The overwhelming multiplicity of Hindu gods is often a source of confusion. When viewed as part of a trans-local “Hindu” religion, the variety of deities is coalesced under several generic names, particularly “Śiva,” Viṣṇu,” and “Śakti.” In regional communities, local deities are often brought in congruence with the Hindu cosmogonic system by being considered as distinct incarnations—avatāras—of the major gods. Nevertheless, even when formally conceptualized through so-called “Hindu” religious terms and structures, these deities feature distinct regional characteristics, and the devotees’ relationships with them could be realized only within the context of the local community.

This distinct relationship between regional divinities and their local communities is the phenomenon addressed by Nadav Harel’s AVATARA. The film focuses on the manifestations of the female Hindu goddess (“Śakti”) among the Khas population of the Karsog Valley, in northern India. This is a little-studied region in the district and erstwhile kingdom of Mandi, which is situated in the very heart of Himachal Pradesh and thus offers an especially salient example of the state’s Khas society and culture. By bringing together multiple voices and images from the daily life and ritual activities of these communities, AVATARA provides a captivating cinematic “thick description” that teases its audience into experiencing the Goddess’s effect on the people’s lives and imagination.
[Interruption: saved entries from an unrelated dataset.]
===== src/rtl/rtc_read_sequencer.sv =====
`default_nettype none
// ============================================================================
// Module   : rtc_read_sequencer
// Purpose  : Reads eleven RTC registers (8'h21..8'h28, 8'h41..8'h43) over a
//            multiplexed address/data bus. A sweep starts on a start pulse or
//            on a periodic refresh tick. Each register takes an address phase,
//            a gap, a read phase, a one-cycle capture and a second gap. The
//            captured byte appears on data_vga together with its address on
//            the capture cycle.
// Ports    : clk      - system clock, rising edge
//            reset    - asynchronous reset, active low
//            start    - single-cycle sweep request (ignored while busy)
//            ad_in    - RTC bus, read path
//            ad_out   - RTC bus, drive path (valid while ad_oe=1)
//            ad_oe    - bus output enable
//            cs_n     - chip select, active low
//            rd_n     - read strobe, active low
//            wr_n     - write (address latch) strobe, active low
//            a_d      - 0 = address phase, 1 = data phase
//            address  - register-bank address, 8'h00 except on capture cycles
//            data_vga - captured RTC byte, valid when address != 8'h00
//            busy     - sweep in progress
//            done     - one-cycle pulse on the first idle cycle after a sweep
// Revision : 1.0 - initial release
// ============================================================================
module rtc_read_sequencer #(
    parameter int T_PHASE = 10,       // cycles per bus phase, 2..255
    parameter int REFRESH = 1000000   // cycles between automatic sweeps
) (
    input  logic       clk,
    input  logic       reset,
    input  logic       start,
    input  logic [7:0] ad_in,
    output logic [7:0] ad_out,
    output logic       ad_oe,
    output logic       cs_n,
    output logic       rd_n,
    output logic       wr_n,
    output logic       a_d,
    output logic [7:0] address,
    output logic [7:0] data_vga,
    output logic       busy,
    output logic       done
);

    localparam int             RW        = (REFRESH > 1) ? $clog2(REFRESH) : 1;
    localparam logic [RW-1:0]  REF_LAST  = RW'(REFRESH - 1);
    localparam logic [7:0]     PH_LAST   = 8'(T_PHASE - 1);
    localparam logic [3:0]     IDX_LAST  = 4'd10;

    typedef enum logic [2:0] {
        S_IDLE = 3'd0,
        S_ADDR = 3'd1,
        S_GAP1 = 3'd2,
        S_DATA = 3'd3,
        S_CAPT = 3'd4,
        S_GAP2 = 3'd5
    } state_t;

    state_t        state_q;
    logic [7:0]    phase_q;
    logic [3:0]    idx_q;
    logic [RW-1:0] refresh_q;
    logic [RW-1:0] refresh_d;
    logic [7:0]    ad_out_q;
    logic          ad_oe_q;
    logic          cs_n_q;
    logic          rd_n_q;
    logic          wr_n_q;
    logic          a_d_q;
    logic [7:0]    address_q;
    logic [7:0]    data_vga_q;
    logic          busy_q;
    logic          done_q;

    logic          refresh_tick;
    logic          phase_last;
    logic [7:0]    cur_addr;
    logic [7:0]    next_addr;

    // Index 0..7 maps to 8'h21..8'h28, index 8..10 to 8'h41..8'h43.
    function automatic logic [7:0] rtc_addr(input logic [3:0] idx);
        if (idx < 4'd8) begin
            return 8'h21 + {4'd0, idx};
        end
        return 8'h39 + {4'd0, idx};
    endfunction

    always_comb begin
        refresh_tick = (refresh_q == REF_LAST);
        refresh_d    = refresh_tick ? '0 : refresh_q + RW'(1);
        phase_last   = (phase_q == PH_LAST);
        cur_addr     = rtc_addr(idx_q);
        next_addr    = rtc_addr(idx_q + 4'd1);
    end

    always_ff @(posedge clk or negedge reset) begin
        if (!reset) begin
            state_q    <= S_IDLE;
            phase_q    <= '0;
            idx_q      <= '0;
            refresh_q  <= '0;
            ad_out_q   <= 8'h00;
            ad_oe_q    <= 1'b0;
            cs_n_q     <= 1'b1;
            rd_n_q     <= 1'b1;
            wr_n_q     <= 1'b1;
            a_d_q      <= 1'b0;
            address_q  <= 8'h00;
            data_vga_q <= 8'h00;
            busy_q     <= 1'b0;
            done_q     <= 1'b0;
        end else begin
            refresh_q <= refresh_d;
            done_q    <= 1'b0;
            address_q <= 8'h00;
            // Phase counter restarts at every phase boundary; IDLE and the
            // single-cycle capture keep it parked at zero.
            phase_q   <= (phase_last || state_q == S_IDLE || state_q == S_CAPT)
                         ? 8'd0 : phase_q + 8'd1;

            case (state_q)
                S_IDLE: begin
                    // start and tick together still launch a single sweep.
                    if (start || refresh_tick) begin
                        state_q  <= S_ADDR;
                        idx_q    <= '0;
                        busy_q   <= 1'b1;
                        cs_n_q   <= 1'b0;
                        wr_n_q   <= 1'b0;
                        rd_n_q   <= 1'b1;
                        a_d_q    <= 1'b0;
                        ad_oe_q  <= 1'b1;
                        ad_out_q <= rtc_addr(4'd0);
                    end
                end
                S_ADDR: begin
                    if (phase_last) begin
                        state_q  <= S_GAP1;
                        cs_n_q   <= 1'b1;
                        wr_n_q   <= 1'b1;
                        ad_oe_q  <= 1'b0;
                        ad_out_q <= 8'h00;
                    end
                end
                S_GAP1: begin
                    // Bus is released a full phase before the read strobe,
                    // so ad_oe and rd_n can never overlap.
                    if (phase_last) begin
                        state_q <= S_DATA;
                        cs_n_q  <= 1'b0;
                        rd_n_q  <= 1'b0;
                        a_d_q   <= 1'b1;
                    end
                end
                S_DATA: begin
                    // Sample only at the end of the read phase, when the
                    // RTC output has had the whole phase to settle.
                    if (phase_last) begin
                        state_q    <= S_CAPT;
                        cs_n_q     <= 1'b1;
                        rd_n_q     <= 1'b1;
                        data_vga_q <= ad_in;
                        address_q  <= cur_addr;
                    end
                end
                S_CAPT: begin
                    state_q <= S_GAP2;
                end
                S_GAP2: begin
                    if (phase_last) begin
                        if (idx_q == IDX_LAST) begin
                            state_q <= S_IDLE;
                            busy_q  <= 1'b0;
                            done_q  <= 1'b1;
                        end else begin
                            state_q  <= S_ADDR;
                            idx_q    <= idx_q + 4'd1;
                            cs_n_q   <= 1'b0;
                            wr_n_q   <= 1'b0;
                            a_d_q    <= 1'b0;
                            ad_oe_q  <= 1'b1;
                            ad_out_q <= next_addr;
                        end
                    end
                end
                default: begin
                    state_q <= S_IDLE;
                end
            endcase
        end
    end

    assign ad_out   = ad_out_q;
    assign ad_oe    = ad_oe_q;
    assign cs_n     = cs_n_q;
    assign rd_n     = rd_n_q;
    assign wr_n     = wr_n_q;
    assign a_d      = a_d_q;
    assign address  = address_q;
    assign data_vga = data_vga_q;
    assign busy     = busy_q;
    assign done     = done_q;

endmodule
`default_nettype wire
An air of mystery envelopes this short film from the opening shot, which shows the misty green mountain terrain of the Karsog Valley, accompanied by the rhythmic singing of the women working in the rice fields, the dramatic tone of the village storyteller, and the chirping of birds and crickets. The scenes shift thoughtfully between indoors and outdoors, clamor and silence, intensity and serenity. Without any voice-over commentary, AVATARA guides the spectators to interpret the various visual manifestations of the goddess from three perspectives, based on the conversations and actions they witness on screen. The first is the mythical perspective: two short mythological accounts are narrated by a farmer woman and a local storyteller. The first describes the formation of the local hilly landscape by the goddess, using her sickle, in an act of wrath that resulted from an exchange she had with a cunning (human) blacksmith. In the other narrative, the goddess warns the local king of a coming drought and demands, as a form of expiation that will prevent the danger, a sacrifice of the king’s son, but eventually settles on the son’s young bride, who is then buried alive. The goddess who features in these accounts appears to be merciless, violent, and capricious, and the story’s motifs bear resemblance to other goddess traditions from the Himachal Pradesh area.
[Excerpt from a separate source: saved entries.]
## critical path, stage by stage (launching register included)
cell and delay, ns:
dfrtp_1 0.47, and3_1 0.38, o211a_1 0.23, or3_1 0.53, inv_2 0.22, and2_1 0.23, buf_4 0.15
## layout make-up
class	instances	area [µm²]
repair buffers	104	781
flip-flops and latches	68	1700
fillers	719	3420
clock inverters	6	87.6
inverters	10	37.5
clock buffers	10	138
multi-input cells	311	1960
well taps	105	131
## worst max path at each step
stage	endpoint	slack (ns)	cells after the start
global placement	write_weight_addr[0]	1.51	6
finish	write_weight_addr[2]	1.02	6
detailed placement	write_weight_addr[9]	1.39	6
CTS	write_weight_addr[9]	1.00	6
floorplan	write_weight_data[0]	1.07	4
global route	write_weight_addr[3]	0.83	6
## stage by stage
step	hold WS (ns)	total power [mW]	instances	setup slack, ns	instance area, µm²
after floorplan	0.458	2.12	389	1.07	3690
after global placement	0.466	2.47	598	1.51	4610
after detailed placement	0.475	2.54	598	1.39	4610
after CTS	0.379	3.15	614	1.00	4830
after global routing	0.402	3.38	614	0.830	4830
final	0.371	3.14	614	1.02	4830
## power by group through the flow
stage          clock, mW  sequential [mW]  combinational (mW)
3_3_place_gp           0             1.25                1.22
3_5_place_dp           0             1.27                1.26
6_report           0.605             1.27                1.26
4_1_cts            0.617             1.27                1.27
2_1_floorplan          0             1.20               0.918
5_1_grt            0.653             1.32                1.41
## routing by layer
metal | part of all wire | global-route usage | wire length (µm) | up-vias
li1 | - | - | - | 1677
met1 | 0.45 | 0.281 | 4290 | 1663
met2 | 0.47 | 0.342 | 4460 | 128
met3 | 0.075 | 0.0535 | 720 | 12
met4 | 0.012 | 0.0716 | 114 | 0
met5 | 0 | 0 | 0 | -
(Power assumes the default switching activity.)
### src/rtl/ec_pkg.sv
// rtl/ec_pkg.sv - shared op and state encodings for the bit-serial logic unit
package ec_pkg;
   localparam logic [1:0] OP_AND = 2'b00;
   localparam logic [1:0] OP_OR  = 2'b01;
   localparam logic [1:0] OP_XOR = 2'b10;
   localparam logic [1:0] OP_NOT = 2'b11;

   localparam logic [1:0] S_IDLE = 2'd0;
   localparam logic [1:0] S_RUN  = 2'd1;
   localparam logic [1:0] S_DONE = 2'd2;

   typedef enum logic [1:0] {
      ST_IDLE = S_IDLE,
      ST_RUN  = S_RUN,
      ST_DONE = S_DONE
   } state_t;
endpackage

### src/rtl/cl.sv
// rtl/cl.sv - one-bit logic cell: AND / OR / XOR / NOT a, selected by S
module cl
   import ec_pkg::*;
(
   input  logic       a,
   input  logic       b,
   input  logic [1:0] S,
   output logic       y
);
   always_comb begin
      case (S)
         OP_AND:  y = a & b;
         OP_OR:   y = a | b;
         OP_XOR:  y = a ^ b;
         default: y = ~a;
      endcase
   end
endmodule
### config.mk
export PLATFORM = sky130hd
export DESIGN_NAME = clock_edge_tracker
export DESIGN_NICKNAME = d
export VERILOG_FILES = /design/src/rtl/neo_clk_pkg.sv /design/src/rtl/edge_pulse.sv /design/src/rtl/clock_edge_tracker.sv
export SDC_FILE = /design/constraint.sdc
export NUM_CORES = 1
export LEC_CHECK = 0
export BUFFER_PORTS_ARGS = -buffer_cell sky130_fd_sc_hd__buf_2
export CORE_MARGIN = 2
export CORE_UTILIZATION = 52
export DETAILED_ROUTE_END_ITERATION = 8
export GPL_TIMING_DRIVEN = 0
export PLACE_DENSITY_LB_ADDON = 0.05
export SYNTH_ARGS = -nofsm -noshare
export SYNTH_HDL_FRONTEND = slang
export SYNTH_SLANG_ARGS = --single-unit
### constraint.sdc
create_clock -name CLK -period 1.8 [get_ports CLK]
set_input_delay 0.18 -clock CLK [delete_from_list [all_inputs] [get_ports CLK]]
set_output_delay 0.18 -clock CLK [all_outputs]
set_load 0.01 [all_outputs]
### src/rtl/neo_clk_pkg.sv
// Shared types and constants for the NeoGeo clock-distribution receiver.
package neo_clk_pkg;

  typedef enum logic [1:0] {
    S_SEARCH = 2'd0,
    S_VERIFY = 2'd1,
    S_LOCKED = 2'd2
  } lock_state_e;

  localparam int unsigned PHASE_W     = 2;
  localparam int unsigned MATCH_CNT_W = 8;
  localparam int unsigned ERR_CNT_W   = 4;

  // Generator reset levels; the previous-sample registers start here.
  localparam logic RST_12M = 1'b0;
  localparam logic RST_68K = 1'b0;
  localparam logic RST_6MB = 1'b1;
  localparam logic RST_1HB = 1'b0;

  function automatic logic lvl_12m(input logic [PHASE_W-1:0] p);
    return p[0];
  endfunction

  function automatic logic lvl_6mb(input logic [PHASE_W-1:0] p);
    return ~p[1];
  endfunction

  function automatic logic [PHASE_W-1:0] phase_from_lvl(input logic l12, input logic l6b);
    return {~l6b, l12};
  endfunction

endpackage

### src/rtl/edge_pulse.sv
// Tick-gated previous-sample register with registered rise/fall enables.
module edge_pulse #(
  parameter logic RST_VAL = 1'b0
) (
  input  logic clk,
  input  logic rst_n,
  input  logic tick,
  input  logic d,
  output logic prev,
  output logic rise,
  output logic fall
);

  logic prev_q, prev_d;
  logic rise_q, rise_d;
  logic fall_q, fall_d;

  always_comb begin
    prev_d = prev_q;
    rise_d = 1'b0;
    fall_d = 1'b0;
    if (tick) begin
      prev_d = d;
      rise_d = d & ~prev_q;
      fall_d = ~d & prev_q;
    end
  end

  always_ff @(posedge clk or negedge rst_n) begin
    if (!rst_n) begin
      prev_q <= RST_VAL;
      rise_q <= 1'b0;
      fall_q <= 1'b0;
    end else begin
      prev_q <= prev_d;
      rise_q <= rise_d;
      fall_q <= fall_d;
    end
  end

  assign prev = prev_q;
  assign rise = rise_q;
  assign fall = fall_q;

endmodule

### src/rtl/clock_edge_tracker.sv
// Turns sampled divided-clock levels into edge enables and tracks divider phase lock.
module clock_edge_tracker
  import neo_clk_pkg::*;
#(
  parameter int unsigned LOCK_COUNT = 8,
  parameter int unsigned ERR_LIMIT  = 2
) (
  input  logic               CLK,
  input  logic               nRESETP,
  input  logic               CLK_EN_24M_N,
  input  logic               CLK_12M,
  input  logic               CLK_68KCLK,
  input  logic               CLK_6MB,
  input  logic               CLK_1HB,
  output logic               EN_12M_RISE,
  output logic               EN_6M_RISE,
  output logic               EN_6M_FALL,
  output logic               EN_68K_RISE,
  output logic               EN_1HB_RISE,
  output logic [PHASE_W-1:0] PHASE,
  output logic               LOCKED,
  output logic               PHASE_ERR
);

  logic tick;
  logic prev_68k;
  logic unused_prev_12m, unused_prev_6mb, unused_prev_1hb;
  logic unused_fall_12m, unused_fall_68k, unused_fall_1hb;

  assign tick = CLK_EN_24M_N;

  edge_pulse #(.RST_VAL(RST_12M)) u_ep_12m (
    .clk(CLK), .rst_n(nRESETP), .tick(tick), .d(CLK_12M),
    .prev(unused_prev_12m), .rise(EN_12M_RISE), .fall(unused_fall_12m)
  );

  edge_pulse #(.RST_VAL(RST_68K)) u_ep_68k (
    .clk(CLK), .rst_n(nRESETP), .tick(tick), .d(CLK_68KCLK),
    .prev(prev_68k), .rise(EN_68K_RISE), .fall(unused_fall_68k)
  );

  // 6MB is inverted: its fall is the 6M rise and vice versa.
  edge_pulse #(.RST_VAL(RST_6MB)) u_ep_6mb (
    .clk(CLK), .rst_n(nRESETP), .tick(tick), .d(CLK_6MB),
    .prev(unused_prev_6mb), .rise(EN_6M_FALL), .fall(EN_6M_RISE)
  );

  edge_pulse #(.RST_VAL(RST_1HB)) u_ep_1hb (
    .clk(CLK), .rst_n(nRESETP), .tick(tick), .d(CLK_1HB),
    .prev(unused_prev_1hb), .rise(EN_1HB_RISE), .fall(unused_fall_1hb)
  );

  lock_state_e             state_q, state_d;
  logic [PHASE_W-1:0]      p_q, p_d, p_pred;
  logic [MATCH_CNT_W-1:0]  match_cnt_q, match_cnt_d, match_inc;
  logic [ERR_CNT_W-1:0]    err_cnt_q, err_cnt_d, err_inc;
  logic                    locked_q, locked_d;
  logic                    phase_err_q, phase_err_d;
  logic                    is_match;

  // A tick matches when levels equal the advanced prediction and 68K toggled.
  always_comb begin
    p_pred    = p_q + PHASE_W'(1);
    is_match  = (CLK_12M == lvl_12m(p_pred)) && (CLK_6MB == lvl_6mb(p_pred)) &&
                (CLK_68KCLK != prev_68k);
    match_inc = (match_cnt_q == '1) ? match_cnt_q : match_cnt_q + MATCH_CNT_W'(1);
    err_inc   = (err_cnt_q == '1) ? err_cnt_q : err_cnt_q + ERR_CNT_W'(1);
  end

  always_comb begin
    state_d     = state_q;
    p_d         = p_q;
    match_cnt_d = match_cnt_q;
    err_cnt_d   = err_cnt_q;
    phase_err_d = 1'b0;
    if (tick) begin
      unique case (state_q)
        S_SEARCH: begin
          p_d         = phase_from_lvl(CLK_12M, CLK_6MB);
          match_cnt_d = '0;
          state_d     = S_VERIFY;
        end
        S_VERIFY: begin
          p_d = p_pred;
          if (is_match) begin
            match_cnt_d = match_inc;
            if (match_inc >= MATCH_CNT_W'(LOCK_COUNT)) begin
              state_d   = S_LOCKED;
              err_cnt_d = '0;
            end
          end else begin
            state_d = S_SEARCH;
          end
        end
        S_LOCKED: begin
          p_d = p_pred;
          if (is_match) begin
            err_cnt_d = '0;
          end else begin
            phase_err_d = 1'b1;
            err_cnt_d   = err_inc;
            if (err_inc >= ERR_CNT_W'(ERR_LIMIT)) begin
              state_d = S_SEARCH;
            end
          end
        end
        default: state_d = S_SEARCH;
      endcase
    end
    locked_d = (state_d == S_LOCKED);
  end

  always_ff @(posedge CLK or negedge nRESETP) begin
    if (!nRESETP) begin
      state_q     <= S_SEARCH;
      p_q         <= '0;
      match_cnt_q <= '0;
      err_cnt_q   <= '0;
      locked_q    <= 1'b0;
      phase_err_q <= 1'b0;
    end else begin
      state_q     <= state_d;
      p_q         <= p_d;
      match_cnt_q <= match_cnt_d;
      err_cnt_q   <= err_cnt_d;
      locked_q    <= locked_d;
      phase_err_q <= phase_err_d;
    end
  end

  assign PHASE     = p_q;
  assign LOCKED    = locked_q;
  assign PHASE_ERR = phase_err_q;

endmodule

==> summary.md <==
| Metric | Value |
|---|---|
| Slowest cell on crit path | `dfrtp_1` |
| Most used DFF post-synth | `dfrtp_1` |
| Least-Margin Pin Slew | `0.603 ns` |
| Die height | `58.7 um` |
| Setup tns final | `-0.158 ns` |
| Total track usage | `0.219` |
| Clock Sinks | `27` |
| R2R depth | `8` |
| Hold Fails Final Rpt | `0` |
| CTS tree | `yes` |
| Crit path cell chain | `inv_2, ha_4, nor3b_1, mux2i_2, o31a_1, nor2_1, a31oi_1, a21boi_2` |
| Antenna Cells | `0` |
| Num CTS Buffers | `3` |
| Critical path arrival | `2.12 ns` |
| Routed WL | `3580 um` |
| DR iter-0 viols | `57` |
| Area grow syn2layout | `26.2%` |
| Syn Nets | `184` |
| Register area share after synthesis | `0.435` |
| Final Max Tran Viols | `0` |
| Worst-Skew Late Latency | `0.33 ns` |
| Die Width | `58.7 um` |
| Min setup slack post-route | `-0.0540 ns` |
| Synth warn | `0` |
| Remaining global-route overflow | `0` |
| Final setup violation count | `6` |
| Vias in the first global route | `1230` |
| Slew headroom | `0.598` |
| Fmax | `539 MHz` |
| CTS root buf | `clkbuf_4` |
| Synth Area per Inst | `9.15 um^2` |
| Failing checks | `DRC, setup timing` |
| Post-DR vias/cell | `5.97` |
| IO Pins | `16` |
| Fin util | `0.700` |
| CP startpoint | `u_ep_68k.prev` |
| Final nets | `216` |
| Lkg Pwr | `0.869 nW` |
| First-pass DRT Iterations | `6` |
| Status | `complete, but fails checks` |
| Register-to-register setup slack | `-0.05 ns` |
| Num rows | `19` |
| First-pass GRT wire length | `5770 um` |
| Antenna violations before repair | `0` |
| Synth Instances | `170` |
| Initial core utilization | `0.554` |
| Largest net degree at the start of global routing | `28` |
| Final RePlAce weighted congestion | `0.794` |
| Maximum vdd drop | `434 uV` |
| Worst Setup End Kind | `flop` |
| Vias | `1385` |
| Share of cells above drive strength 1 | `0.338` |
| Die Footprint | `3440 um^2` |
| # port buffers | `15` |
| Total power divided by cell area | `847 nW/um^2` |
| Skew final | `0.00149 ns` |
| Top-area cell type share of the netlist area | `0.418` |
| Pre-CTS setup slack | `-0.249 ns` |
| Synth top area cells | `dfrtp_1, ha_1, o21ai_0` |
| DR WL/cell | `15.4 um` |
| Worst setup path category | `flop to flop` |
| CTS H-Tree Depth | `1` |
| Count leader, synth | `dfrtp_1` |
| Post-synth top area cell | `dfrtp_1` |
| Synth cell types | `42` |
| Fraction of registers with async set/reset | `1.00` |
| Number of nets still failing antenna checks after routing | `0` |
| Reg2reg end | `LOCKED` |
| Crit path time final | `1.85 ns` |
| Crit path max fanout | `5` |
| Hpwl dp | `2270 um` |
| Final instance area | `1960 um^2` |
| Core area | `2810 um^2` |
| FILL cells | `219` |
| Worst Hold End | `u_ep_6mb.fall` |
| Hold Crit Start | `CLK_6MB` |
| Cell Area, Synth | `1560 um^2` |
| Placed inst area | `1680 um^2` |
| Fin crit share | `1.03` |
| CTS clk-pin slew, worst paths | `0.15 ns` |
| Worst reg2reg startpoint | `u_ep_68k.prev` |
| Max-cap viol count | `0` |
| DRC | `3` |
| Critical Path Max Stage Delay | `0.37 ns` |
| Hold depth | `2` |
| EDFF count, synth | `0` |
| Unrepaired setup endpoints after global routing | `yes` |
| Startpoint Class | `flop` |
| WP data required | `2.07 ns` |
| Yosys reg bits | `27` |
| Top post-synthesis cells by count | `dfrtp_1, o21ai_0, nand2_1` |
| Total power | `0.00166 W` |
| Longest Clk Path Bufs | `2` |
| Worst min path class | `primary input to flop` |
-- cell type report --
| class | instances | area [um^2] | area share |
|---|---|---|---|
| timing repair buffer | 30 | 203 | 0.103 |
| buffer | 4 | 15.0 | 0.00765 |
| multi-input combinational | 126 | 958 | 0.488 |
| clock buffer | 3 | 22.5 | 0.0115 |
| sequential | 27 | 681 | 0.347 |
| inverter | 10 | 40.0 | 0.0204 |
| clock inverter | 1 | 5.00 | 0.00255 |
| tap | 31 | 38.8 | 0.0198 |
-- cells in the final DEF, fill, tap and decap left out, types with 2 or more instances in the layout --
cell / instances
dfrtp_2: 3
a21oi_1: 11
buf_4: 13
and3_1: 5
nor2_1: 12
ha_4: 2
a31oi_1: 4
nand2b_1: 3
o21ai_0: 15
dfrtp_1: 23
a41oi_2: 2
o22ai_1: 2
ha_2: 2
buf_2: 15
ha_1: 3
inv_1: 8
nand3_1: 4
clkbuf_1: 4
nand2_1: 14
clkbuf_4: 3
and2_1: 3
nor2b_1: 2
nand4_1: 3
o21ai_1: 2
a21oi_2: 2
mux2i_1: 2
-- worst max-delay path, delay by kind of cell, from the launching register on --
family / cells / cell delay, ns
mux: 1 / 0.26
buf+inv: 1 / 0.05
flops: 1 / 0.37
compound gates: 3 / 0.70
simple gates: 2 / 0.13
fa+ha+maj: 1 / 0.29
-- metrics by stage --
stage / std cells / hold WS [ns]
floorplan: 170 / -0.116
global placement: 216 / 0.217
detailed placement: 216 / 0.224
CTS: 228 / 0.0553
global route: 232 / 0.0725
finish: 232 / 0.0596
-- timing repair --
action,CTS,global route
hold buffers,1,0
pin swaps,4,17
gates cloned,0,0
buffers inserted,9,5
endpoints found under the hold margin,26,0
gates resized for setup,18,17
endpoints found under the setup margin,14,14
-- power by group --
part           internal [W]  switching (W)  leakage (nW)  total, W
registers          0.000678      0.0000682         0.349  0.000746
logic              0.000319       0.000328         0.503  0.000648
clock network     0.0000835       0.000186        0.0177  0.000269
-- cells by family after synthesis --
kind of cell | synth area share
muxes | 0.0362
AOI/OAI and AO/OA | 0.215
xor gates and xnor gates | 0.0113
adders and majority gates | 0.0563
DFF | 0.435
and+or+nand+nor | 0.200
buffers and inverters | 0.0459
-- worst max-delay path by stage --
stage               depth (start not counted)      endpoint  slack, ns
finish                                      8        LOCKED      -0.05
global route                                8        LOCKED      -0.13
CTS                                         8  err_cnt_q[3]      -0.03
detailed placement                          8  err_cnt_q[3]      -0.25
global placement                            8  err_cnt_q[3]      -0.23
floorplan                                   9  err_cnt_q[3]      -0.04
-- sequential cells by signal (all words and copies together) (netlist names) --
register / flops
LOCKED: 1
PHASE: 2
PHASE_ERR: 1
err_cnt_q: 4
match_cnt_q: 8
state_q: 2
u_ep_12m.prev: 1
u_ep_12m.rise: 1
u_ep_1hb.prev: 1
u_ep_1hb.rise: 1
u_ep_68k.prev: 1
u_ep_68k.rise: 1
u_ep_6mb.fall: 1
u_ep_6mb.prev: 1
u_ep_6mb.rise: 1
-- per-layer routing --
layer  wire length [um]  vias up  global-route usage
met5                  0        -                   0
met3                182        7              0.0308
met2               1720       42               0.334
li1                   -      672                   -
met4                 48        0              0.0714
met1               1630      664               0.322
Power figures use the tool's default switching activity.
The second perspective is the individual conception of the goddess by various local interlocutors, in their own words. This personal manifestation differs from the goddess’s rather threatening mythical image. The goddess, conventionally called “mother” by all, seems a part of the local cultural identity and of the people’s inner world. They describe her as a young maiden, who came from beyond the mountain pass. One may meet her in a dream or in one’s mind, and although her appearance may at times suggest danger or trouble, it is generally a much anticipated and favorable divine revelation, a personal communication with the goddess, in one’s own language.

The third perspective is provided by the film’s temple scenes. These are the most intense moments of the film, showcasing instances of direct communication with the goddess through a medium, a human male priest from whose throat the goddess speaks. In one scene, we witness a series of exorcism sessions performed by the medium. Another scene shows a family visit to a mountain temple, where one of the family elders takes the role of the medium and his wife addresses the goddess through him, and eventually they perform an animal sacrifice. (The sacrifice is depicted briefly yet graphically in the film, therefore a content warning is required prior to screening.) In a third scene, a man comes to ask the goddess—via the medium—for a loan. This point of view reveals the temple’s function as a social and financial institution, in which the goddess—speaking through the mediums—is considered the physician, the family counsel, and the patron. The film does not depict any worship of the mūrti, that is, the stone or bronze images of the goddess, which is the standard form of worship in the Hindu context. One may assume that even if such a standard form of worship exists, it is not the main feature of this cult.

AVATARA depicts a manifestation of the local goddess of the Khas people that is extremely tangible yet widely open to interpretation. Thus, it is not only a beautiful film but also an excellent teaching tool that demonstrates the complexity and range of religious experience in a relatable manner and sets it elegantly within local daily life. Moreover, the film problematizes the tendency to narrow down and simplify the various expressions of South Asian religions into mainstream cults. AVATARA could be a valuable resource to be used in comparative religions and anthropology classrooms, especially in conjunction with a recently published article by Arik Moran, that complements the film with the relevant context and detailed explanations (“Encountering the Goddess in the Indian Himalaya: On the Contribution of Ethnographic Film to the Study of Religion,” Religions 12, 11 [2021]).